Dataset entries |
== Segment start ==

From an optimization exercise on the open Yosys and OpenROAD flow, aimed at small area and a short achievable clock period; shortcuts taken in it are not production practice. At most, simulation tests tie the RTL to the original design; equivalence was not proved. No functional check of the RTL was part of run 2. Power figures rest on the tool's default switching activity, not on a simulated workload.

[flow/flow/run.sh]
#!/bin/bash
# Standard layout, with timing repair aiming 7 ns below the 10 ns clock period,
# buf_2 port buffers and sizing not limited to same-footprint cells.
set -euo pipefail
bash standard.sh SETUP_SLACK_MARGIN=7 CORE_UTILIZATION=60 CTS_CLUSTER_SIZE=28 CTS_CLUSTER_DIAMETER=100 \
  "BUFFER_PORTS_ARGS=-buffer_cell sky130_fd_sc_hd__buf_2" MATCH_CELL_FOOTPRINT=0 finish > standard_make.log 2>&1
[flow/config.mk]
export PLATFORM = sky130hd
export DESIGN_NAME = pic16_core
export DESIGN_NICKNAME = pic16_core
export VERILOG_FILES = /design/flow/design.v
export SDC_FILE = /design/flow/constraint.sdc
export NUM_CORES = 4
export LEC_CHECK = 0
export CAP_MARGIN = 20
export CORE_MARGIN = 2
export CORE_UTILIZATION = 40
export SLEW_MARGIN = 20
[flow/standard.sh]
#!/bin/bash
# synth_recipe.tcl (not shown) runs the flow's synth.tcl, then flattens the netlist and writes it again
# the make line also repeats each setting of config.mk as NAME=value (left out here)
make -C /OpenROAD-flow-scripts/flow DESIGN_CONFIG=/design/flow/config.mk WORK_HOME=/design/flow/orfs CLKGATE_MAP_FILE= SYNTH_SCRIPT=/design/flow/synth_recipe.tcl "${@:-finish}"
[flow/design.v]
`default_nettype none
module pic16_core (
   input  logic        clk,
   input  logic        arst_n,
   input  logic [13:0] op_code,
   input  logic [4:0]  port_a_data_in,
   input  logic [7:0]  port_b_data_in,
   output logic [12:0] pc_out,
   output logic        nop_out,
   output logic        z,
   output logic [4:0]  port_a_tris,
   output logic [4:0]  port_a_data_out,
   output logic [7:0]  port_b_tris,
   output logic [7:0]  port_b_data_out
);
   localparam int RAM_LO = 12;      
   localparam int RAM_N  = 68;      
   logic [1:0]  ph;                 
   logic        rst_q;              
   logic [13:0] ir;
   logic [7:0]  t_q;                
   logic        cn_q;               
   logic        dcn_q;              
   logic [7:0]  w_q;
   logic        c_q, dc_q, rp0_q;
   logic        hold_q;             
   logic [2:0]  sp_q;
   logic [12:0] stack_q [8];
   logic [7:0]  ram_q [RAM_N];
   wire q2 = (ph == 2'd1);
   wire q4 = (ph == 2'd3);
   wire ex = nop_out;                
   always_ff @(posedge clk or negedge arst_n) begin
      if (!arst_n) begin
         ph    <= 2'd0;
         rst_q <= 1'b1;
      end else begin
         ph    <= ph + 2'd1;
         rst_q <= 1'b0;
      end
   end
   always_ff @(posedge clk) begin
      ir <= op_code;
   end
   wire [1:0] cls = ir[13:12];
   wire [3:0] sub = ir[11:8];
   wire [6:0] fa  = ir[6:0];
   wire       d   = ir[7];
   wire is_byte = (cls == 2'b00);
   wire is_bit  = (cls == 2'b01);
   wire is_jmp  = (cls == 2'b10);
   wire is_lit  = (cls == 2'b11);
   wire to_file = (is_byte & d) | (is_bit & ~ir[11]);
   wire to_w    = (is_byte & ~d & (sub != 4'd0)) | (is_lit & (sub != 4'b1011));
   wire sub_op  = (is_byte & (sub == 4'b0010)) | (is_lit & (sub[3:1] == 3'b110));
   wire addsub  = (is_byte & ((sub == 4'b0010) | (sub == 4'b0111))) | (is_lit & (sub[3:2] == 2'b11));
   wire rot     = is_byte & (sub[3:1] == 3'b110);
   wire fz      = addsub
                | (is_byte & ((sub == 4'd1) | (sub == 4'd3) | (sub == 4'd4) | (sub == 4'd5) |
                              (sub == 4'd6) | (sub == 4'd8) | (sub == 4'd9) | (sub == 4'd10)))
                | (is_lit & ((sub == 4'd8) | (sub == 4'd9) | (sub == 4'd10)));
   wire skip_z  = (is_byte & ((sub == 4'b1011) | (sub == 4'b1111))) | (is_bit & (ir[11:10] == 2'b10));
   wire skip_nz = is_bit & (ir[11:10] == 2'b11);
   wire is_ret  = (ir == 14'h0008) | (is_lit & (sub[3:2] == 2'b01));
   wire is_call = is_jmp & ~ir[11];
   wire branch  = is_jmp | is_ret;
   wire sel_status = (fa == 7'h03);
   wire sel_a      = (fa == 7'h05);
   wire sel_b      = (fa == 7'h06);
   logic [7:0] rd;
   always_comb begin
      rd = '0;
      for (int i = 0; i < RAM_N; i++)
         rd = rd | (ram_q[i] & {8{fa == 7'(RAM_LO + i)}});
      if (sel_status) rd = {2'b00, rp0_q, 2'b00, z, dc_q, c_q};
      if (sel_a) rd = rp0_q ? {3'b000, port_a_tris}
                            : {3'b000, (port_a_data_in & port_a_tris) | (port_a_data_out & ~port_a_tris)};
      if (sel_b) rd = rp0_q ? port_b_tris
                            : (port_b_data_in & port_b_tris) | (port_b_data_out & ~port_b_tris);
      if (is_lit) rd = ir[7:0];
   end
   logic [3:0] lut_q;        
   logic       smask_q;      
   logic       ssum_q;       
   logic [1:0] perm_q;       
   logic       yw_q;         
   logic       yinv_q;       
   logic       ci_q;         
   logic       rl_q;         
   logic [3:0] lut_d;
   logic [1:0] perm_d;
   always_comb begin
      lut_d  = 4'b1100;                                      
      perm_d = 2'd0;
      case (cls)
         2'b00: case (sub)
            4'd0:  lut_d = 4'b1010;                          
            4'd1:  lut_d = 4'b0000;                          
            4'd4:  lut_d = 4'b1110;                          
            4'd5:  lut_d = 4'b1000;                          
            4'd6:  lut_d = 4'b0110;                          
            4'd9:  lut_d = 4'b0011;                          
            4'd12: perm_d = 2'd1;                            
            4'd13: perm_d = 2'd2;                            
            4'd14: perm_d = 2'd3;                            
            default: ;
         endcase
         2'b01: case (ir[11:10])
            2'b00:   lut_d = 4'b0100;                        
            2'b01:   lut_d = 4'b1110;                        
            default: lut_d = 4'b1000;                        
         endcase
         2'b11: case (sub)
            4'd8:    lut_d = 4'b1110;
            4'd9:    lut_d = 4'b1000;
            4'd10:   lut_d = 4'b0110;
            default: ;
         endcase
         default: ;
      endcase
   end
   wire dec_op = is_byte & ((sub == 4'b0011) | (sub == 4'b1011));
   wire inc_op = is_byte & ((sub == 4'b1010) | (sub == 4'b1111));
   always_ff @(posedge clk) begin
      lut_q   <= lut_d;
      perm_q  <= perm_d;
      smask_q <= is_bit;
      ssum_q  <= addsub | dec_op | inc_op;
      yw_q    <= ~(dec_op | inc_op);
      yinv_q  <= sub_op | dec_op;
      ci_q    <= sub_op | inc_op;
      rl_q    <= sub[0];
   end
   wire [7:0] mask = 8'd1 << ir[9:7];
   wire [7:0] y    = ({8{yw_q}} & w_q) ^ {8{yinv_q}};
   wire [8:0] sum  = {1'b0, t_q} + {1'b0, y} + {8'd0, ci_q};
   wire [7:0] s_op = smask_q ? mask : w_q;
   logic [7:0] tp;
   always_comb begin
      case (perm_q)
         2'd1:    tp = {c_q, t_q[7:1]};
         2'd2:    tp = {t_q[6:0], c_q};
         2'd3:    tp = {t_q[3:0], t_q[7:4]};
         default: tp = t_q;
      endcase
   end
   logic [7:0] alu;
   always_comb begin
      for (int i = 0; i < 8; i++) alu[i] = lut_q[{tp[i], s_op[i]}];
      if (ssum_q) alu = sum[7:0];
   end
   wire c_new  = ssum_q ? sum[8] : (rl_q ? t_q[7] : t_q[0]);
   wire dc_new = t_q[4] ^ y[4] ^ sum[4];
   always_ff @(posedge clk) begin
      t_q   <= q2 ? rd : alu;
      cn_q  <= c_new;
      dcn_q <= dc_new;
   end
   wire q3 = (ph == 2'd2);
   wire x4 = q4 & ex;
   logic wf_q;
   always_ff @(posedge clk) begin
      wf_q <= q3 & ex & to_file;
   end
   wire ww_q   = x4 & to_w;
   wire fc_q   = x4 & (addsub | rot);
   wire fdc_q  = x4 & addsub;
   wire fz_q   = x4 & fz;
   wire jmp_q  = x4 & is_jmp;
   wire ret_q  = x4 & is_ret;
   wire call_q = x4 & is_call;
   wire inc_q  = q4 & (ex ? ~branch : ~hold_q);
   wire br_q   = x4 & branch;
   wire skz_q  = x4 & skip_z;
   wire sknz_q = x4 & skip_nz;
   wire       zr = (t_q == 8'd0);
   wire [7:0] wd = t_q & {8{~rst_q}};         
   for (genvar i = 0; i < RAM_N; i++) begin : g_ram
      always_ff @(posedge clk) begin
         if ((wf_q & (fa == 7'(RAM_LO + i))) | rst_q) ram_q[i] <= wd;
      end
   end
   always_ff @(posedge clk) begin
      if (ww_q | rst_q) w_q <= wd;
   end
   logic [4:0] ntris_a_q;
   logic [7:0] ntris_b_q;
   assign port_a_tris = ~ntris_a_q;
   assign port_b_tris = ~ntris_b_q;
   always_ff @(posedge clk or negedge arst_n) begin
      if (!arst_n) begin
         c_q             <= 1'b0;
         dc_q            <= 1'b0;
         z               <= 1'b0;
         rp0_q           <= 1'b0;
         port_a_data_out <= '0;
         port_b_data_out <= '0;
         ntris_a_q       <= '0;
         ntris_b_q       <= '0;
      end else begin
         if (wf_q & sel_status) begin
            c_q   <= t_q[0];
            dc_q  <= t_q[1];
            z     <= t_q[2];
            rp0_q <= t_q[5];
         end
         if (fc_q)  c_q  <= cn_q;                  
         if (fdc_q) dc_q <= dcn_q;
         if (fz_q)  z    <= zr;
         if (wf_q & sel_a & ~rp0_q) port_a_data_out <= t_q[4:0];
         if (wf_q & sel_a &  rp0_q) ntris_a_q       <= ~t_q[4:0];
         if (wf_q & sel_b & ~rp0_q) port_b_data_out <= t_q;
         if (wf_q & sel_b &  rp0_q) ntris_b_q       <= ~t_q;
      end
   end
   logic       sq_q;                           
   wire [12:0] pc_inc = pc_out + 13'd1;
   wire [2:0]  sp_m1  = sp_q - 3'd1;
   assign nop_out = ~sq_q;
   always_ff @(posedge clk or negedge arst_n) begin
      if (!arst_n) begin
         pc_out <= '0;
         sp_q   <= '0;
         sq_q   <= 1'b0;
         hold_q <= 1'b0;
      end else begin
         if (jmp_q)      pc_out <= {2'b00, ir[10:0]};
         else if (ret_q) pc_out <= stack_q[sp_m1];
         else if (inc_q) pc_out <= pc_inc;
         if (call_q)     sp_q <= sp_q + 3'd1;
         else if (ret_q) sp_q <= sp_m1;
         if (q4) begin
            sq_q   <= br_q | (skz_q & zr) | (sknz_q & ~zr);
            hold_q <= br_q;
         end
      end
   end
   for (genvar i = 0; i < 8; i++) begin : g_stack
      always_ff @(posedge clk) begin
         if (call_q & ~rst_q & (sp_q == 3'(i))) stack_q[i] <= pc_inc;
      end
   end
endmodule
`default_nettype wire
[flow/constraint.sdc]
create_clock -name core_clock -period 10.0 [get_ports {clk}]
set_input_delay 2.0000 -clock core_clock [delete_from_list [all_inputs] [get_ports {clk}]]
set_output_delay 2.0000 -clock core_clock [all_outputs]
set_load 0.01 [all_outputs]
==> impl.org, run 1 <==
** Timing
- RSZ-0062 raised after global routing :: yes
- Setup violations remaining at the end of the flow were counted as 0.
- The number of endpoints with negative hold slack in the final report is 0.
- The worst pin sits at a relative slew slack of 31.8%.
- For the pin with the worst max-slew slack, the measured transition is 1.02 ns.
- Share of the cycle needed by the critical path after routing :: 32.8%
- Final max-slew violation count :: 0
- Fmax achieved :: 304 MHz
- The worst path in the final design needs a cycle of 3.28 ns, including I/O delays and setup.
- The clock arrives with 0.0457 ns of skew.
- TNS Setup :: 0 ns

** Setup path
- Critical Path End :: port_b_tris[0]
- FF-to-FF path depth :: 9
- Reg-to-reg critical path startpoint :: ir[3]
- Max Fanout on Critical Path :: 4
- STA classifies the critical path startpoint as a flip-flop.
- Worst setup path startpoint :: ntris_b_q[0]
- Arrival time of data at the critical path endpoint :: 1.28 ns
- The critical path is of the reg2out type.
- Critical path required time :: 8.00 ns
- STA classifies the critical path endpoint as an output port.
- Setup slack on the worst flop-to-flop path :: 6.77 ns
- In this run the critical register-to-register path is captured at t_q[7].

** Clock tree
- Clock Latency Late Sink :: 0.67 ns
- CTS clock-pin slew for the worst setup and hold paths :: 0.11 ns
- No sink is reached through more buffers than the 3 on the longest clock path.
- CTS tree :: yes
- After clock tree synthesis, the flow added hold-fix buffers numbering 0.
- CTS built an H-tree with a depth of 1.
- Total clock buffers created by CTS :: 31
- CTS saw 750 sinks.
- Master cell of the clock root buffer :: sky130_fd_sc_hd__clkbuf_16

** Final layout
- Relative to the synthesized area, the layout overhead comes to 8.20%.
- The net count of the finished layout is 2123.
- Sequential cell area in the final layout :: 0.0219 mm2
- Multi-input gate area :: 0.00815 mm2
- Number of antenna diodes :: 0
- Count of fill cells added during filler insertion :: 3581
- Design area :: 0.0331 mm2
- Share of post-route cells with drive strength above 1 :: 16.1%

** Min path
- The min-delay analysis places its worst path in the category reg2reg.

** Placed design
- The HPWL after detailed placement is 57.4 mm.
- Buffers placed on the I/O ports in this run total 69.
- The congestion estimate from routability-driven global placement came to 0.990.
- In this run the cell area measured after placement is 0.0316 mm2.

** Power and ir drop
- Summed over all nets, the switching power comes to 2060 uW.
- Net switching share of the total power :: 28.7%
- Leakage component of the power :: 0.0116 uW
- Dividing total power by cell area gives a power density of 217 mW/mm2.
- Combinational cell fraction of total power :: 19.2%
- Internal power component :: 5130 uW
- VDD IR-drop max :: 0.160 mV
- Part of the power in the clock network :: 21.7%
- Sequential Power Share :: 59.1%

** Floorplan
- The floorplan has 82 rows.
- Vertical die dimension :: 230 um
- Die area :: 0.0528 mm2
- Number of ports placed on the die boundary :: 70
- X dimension of the die :: 230 um
- In this run the standard cell core region covers 0.0503 mm2.
- For this configuration, the core starts out at a cell density of 60.8%.

** Logic synthesis
- Each instance of the synthesized netlist takes up on average 15.2 um2.
- Most instantiated cells after synthesis :: sky130_fd_sc_hd__edfxtp_1, sky130_fd_sc_hd__a22oi_1, sky130_fd_sc_hd__nand2_1, sky130_fd_sc_hd__clkbuf_1, sky130_fd_sc_hd__buf_2
- Counting flops with an async set or reset pin after synthesis yields a share of 6.80%.
- Synthesis produced a netlist whose cell count is 2018.
- Sequential elements use 71.4% of the synthesized area.
- Commonest register cell after synthesis :: sky130_fd_sc_hd__edfxtp_1
- The Yosys step of the flow raised 3 warnings.
- Among all cell types in the netlist, the one instantiated most often is sky130_fd_sc_hd__edfxtp_1.
- Summing every instance area after synthesis gives 0.0306 mm2.
- Post-synth top area share :: 64.4%
- Counting flops with a built-in enable in the synthesized netlist gives 656.
- Count of distinct cell types in the synthesized netlist :: 92
- After synthesis, the cell types taking the most area are sky130_fd_sc_hd__edfxtp_1, sky130_fd_sc_hd__dfrtp_1, sky130_fd_sc_hd__a22oi_1, sky130_fd_sc_hd__dfxtp_1, sky130_fd_sc_hd__mux2_2.
- Register bit total from synthesis :: 750
- Number of nets produced by synthesis :: 2072
- Summed over all instances, the cell type with the most area after synthesis is sky130_fd_sc_hd__edfxtp_1.

** Detailed routing
- Count of TritonRoute iterations in the first routing pass :: 6
- For this block, the routed nets add up to 93.9 mm of wire.
- Vias per cell :: 7.09
- DRC violation count after routing :: 0
- WL/cell :: 34.0 um
- Once detail routing completed, the nets flagged for antenna violations numbered 0.
- Summing over every cut layer, the via total after detailed routing is 19600.
- Initial DRC Count :: 3075

** Job
- Max capacitance violation total :: 0

** GRT
- Global-route wire length before repair :: 134 mm
- Overall routing resource usage :: 35.4%
- Largest net degree at the start of global routing :: 80
- Vias in the first global route :: 18600
- The initial antenna violation count came to 1.
- Overflow left after global routing :: 0

** Outcome
- Status :: timing/DRC/antenna clean
## timing repair
| action | 4_1_cts | 5_1_grt |
|---|---|---|
| endpoints found under the setup margin | 125 | 270 |
| gates cloned | 0 | 0 |
| resized for setup | 33 | 27 |
| pin swaps | 2 | 7 |
| setup buffers | 39 | 11 |
## power groups by stage
stage / combinational (uW) / sequential [uW] / clock, uW
2_1_floorplan: 818 / 4220 / 0
3_3_place_gp: 1250 / 4320 / 0
3_5_place_dp: 1280 / 4330 / 0
4_1_cts: 1350 / 4240 / 1560
5_1_grt: 1460 / 4280 / 1660
6_report: 1380 / 4250 / 1560
## sequential cells by signal, indices dropped and copies added (netlist names), 3 cells and up, named ones only
register,cells
ram_q,544
stack_q,104
ir,14
pc_out,13
ntris_b_q,8
port_b_data_out,8
t_q,8
w_q,8
ntris_a_q,5
port_a_data_out,5
lut_q,4
sp_q,3
## how the worst min path moves through the flow
stage	startpoint	end	slack (ns)	cells after the start
detailed placement	flip-flop	lut_q[0]	0.44	1
CTS	cn_q	c_q	0.48	1
finish	cn_q	c_q	0.47	1
global placement	flip-flop	lut_q[0]	0.42	1
floorplan	ir[8]	rl_q	0.39	0
global route	cn_q	c_q	0.50	1
## per-stage QoR
step	hold slack [ns]	instances	util (%)	setup slack [ns]	power [uW]
6_report	0.472	2765	65.8	6.72	7190
4_1_cts	0.477	2754	65.5	6.71	7150
3_3_place_gp	0.423	2657	62.8	6.36	5560
3_5_place_dp	0.437	2658	62.8	6.34	5600
5_1_grt	0.502	2765	65.8	6.68	7410
2_1_floorplan	0.386	2018	-	6.72	5040
## critical path, cell delays in order, from the launching register on
cell	delay [ns]
sky130_fd_sc_hd__dfrtp_1	0.45
sky130_fd_sc_hd__inv_1	0.07
sky130_fd_sc_hd__buf_2	0.12
## cells in the final DEF (no fill, tap or decap), types with 48 or more instances in the layout
cell type,Yosys,routed
sky130_fd_sc_hd__edfxtp_1,656,656
sky130_fd_sc_hd__a22oi_1,141,140
sky130_fd_sc_hd__nand2_1,93,93
sky130_fd_sc_hd__buf_4,6,86
sky130_fd_sc_hd__buf_2,62,61
sky130_fd_sc_hd__nand3_1,57,57
sky130_fd_sc_hd__o21ai_0,57,57
sky130_fd_sc_hd__nor2_1,58,56
sky130_fd_sc_hd__a21o_1,58,53
sky130_fd_sc_hd__mux2_2,48,48
## per-layer routing
| layer | GRT usage, % | vias up | share of wire (%) |
|---|---|---|---|
| li1 | - | 8192 | - |
| met3 | 7.42 | 244 | 11 |
| met4 | 16.4 | 2 | 5.6 |
| met2 | 55.5 | 1382 | 46 |
| met5 | 0 | - | 0.016 |
| met1 | 48.3 | 9786 | 37 |
## area by class of cell
type / instances / share of cell area, %
clock inverters: 4 / 0.193
flip-flops and latches: 750 / 66.1
well taps: 672 / 2.54
repair buffers: 162 / 3.43
multi-input cells: 1080 / 24.6
inverters: 44 / 0.499
clock buffers: 53 / 2.62
## kinds of logic after synthesis
family / count (synthesis) / share of synthesized area (%)
XOR/XNOR: 30 / 0.884
other: 1 / 0.0123
AO/OA/AOI/OAI: 572 / 13.9
flip-flops: 750 / 71.4
multiplexers: 77 / 3.05
AND/OR/NAND/NOR: 375 / 6.81
adder cells (fa/ha/maj): 25 / 1.07
buffers and inverters: 188 / 2.81
==> inputs of run 2 (changes only) <==
--- a/flow/design.v
+++ b/flow/design.v
@@ -1,3 +1,15 @@
+`default_nettype none
+module pic_ram_rd (
+   input  logic [543:0] data,
+   input  logic [67:0]  sel,
+   output logic [7:0]   rd
+);
+   always_comb begin
+      rd = '0;
+      for (int i = 0; i < 68; i++) rd = rd | (data[8*i +: 8] & {8{sel[i]}});
+   end
+endmodule
+`default_nettype wire
 `default_nettype none
 module pic16_core (
    input  logic        clk,
@@ -67,11 +79,17 @@
    wire sel_status = (fa == 7'h03);
    wire sel_a      = (fa == 7'h05);
    wire sel_b      = (fa == 7'h06);
+   logic [RAM_N-1:0]   row_hit;
+   logic [8*RAM_N-1:0] ram_flat;
+   logic [7:0]         ram_rd;
+   for (genvar i = 0; i < RAM_N; i++) begin : g_hit
+      assign row_hit[i]         = (fa == 7'(RAM_LO + i));
+      assign ram_flat[8*i +: 8] = ram_q[i];
+   end
+   pic_ram_rd ram_rd_i (.data(ram_flat), .sel(row_hit), .rd(ram_rd));
    logic [7:0] rd;
    always_comb begin
-      rd = '0;
-      for (int i = 0; i < RAM_N; i++)
-         rd = rd | (ram_q[i] & {8{fa == 7'(RAM_LO + i)}});
+      rd = ram_rd;
       if (sel_status) rd = {2'b00, rp0_q, 2'b00, z, dc_q, c_q};
       if (sel_a) rd = rp0_q ? {3'b000, port_a_tris}
                             : {3'b000, (port_a_data_in & port_a_tris) | (port_a_data_out & ~port_a_tris)};
@@ -177,7 +195,7 @@
    wire [7:0] wd = t_q & {8{~rst_q}};         
    for (genvar i = 0; i < RAM_N; i++) begin : g_ram
       always_ff @(posedge clk) begin
-         if ((wf_q & (fa == 7'(RAM_LO + i))) | rst_q) ram_q[i] <= wd;
+         if ((wf_q & row_hit[i]) | rst_q) ram_q[i] <= wd;
       end
    end
    always_ff @(posedge clk) begin
--- a/flow/config.mk
+++ b/flow/config.mk
@@ -9,3 +9,5 @@
 export CORE_MARGIN = 2
 export CORE_UTILIZATION = 40
 export SLEW_MARGIN = 20
+export SYNTH_HIERARCHICAL = 1
+export SYNTH_MINIMUM_KEEP_SIZE = 0
==> run 2 against run 1 <==
  * Global-route usage is 5.8 points higher
  * Non-clock buffer count is 101 higher
  * Clock power decreased by 3%
  * Setup slack better by 0.026 ns
  * Critical path depth unchanged
  * Synthesized area fell by 0.97%
  * Critical endpoint is now port_a_tris[0]
  * Largest cell class unchanged
  * Largest power group unchanged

== Segment end ==

GOAL OF THE EXERCISE | Without changing anything, quote the lines from the top of the data to the line that contains "bash standard.sh SETUP_SLACK_MARGIN=7", including that line.

SOLUTION FOR THIS PROBLEM |
From an optimization exercise on the open Yosys and OpenROAD flow, aimed at small area and a short achievable clock period; shortcuts taken in it are not production practice. At most, simulation tests tie the RTL to the original design; equivalence was not proved. No functional check of the RTL was part of run 2. Power figures rest on the tool's default switching activity, not on a simulated workload.

[flow/flow/run.sh]
#!/bin/bash
# Standard layout, with timing repair aiming 7 ns below the 10 ns clock period,
# buf_2 port buffers and sizing not limited to same-footprint cells.
set -euo pipefail
bash standard.sh SETUP_SLACK_MARGIN=7 CORE_UTILIZATION=60 CTS_CLUSTER_SIZE=28 CTS_CLUSTER_DIAMETER=100 \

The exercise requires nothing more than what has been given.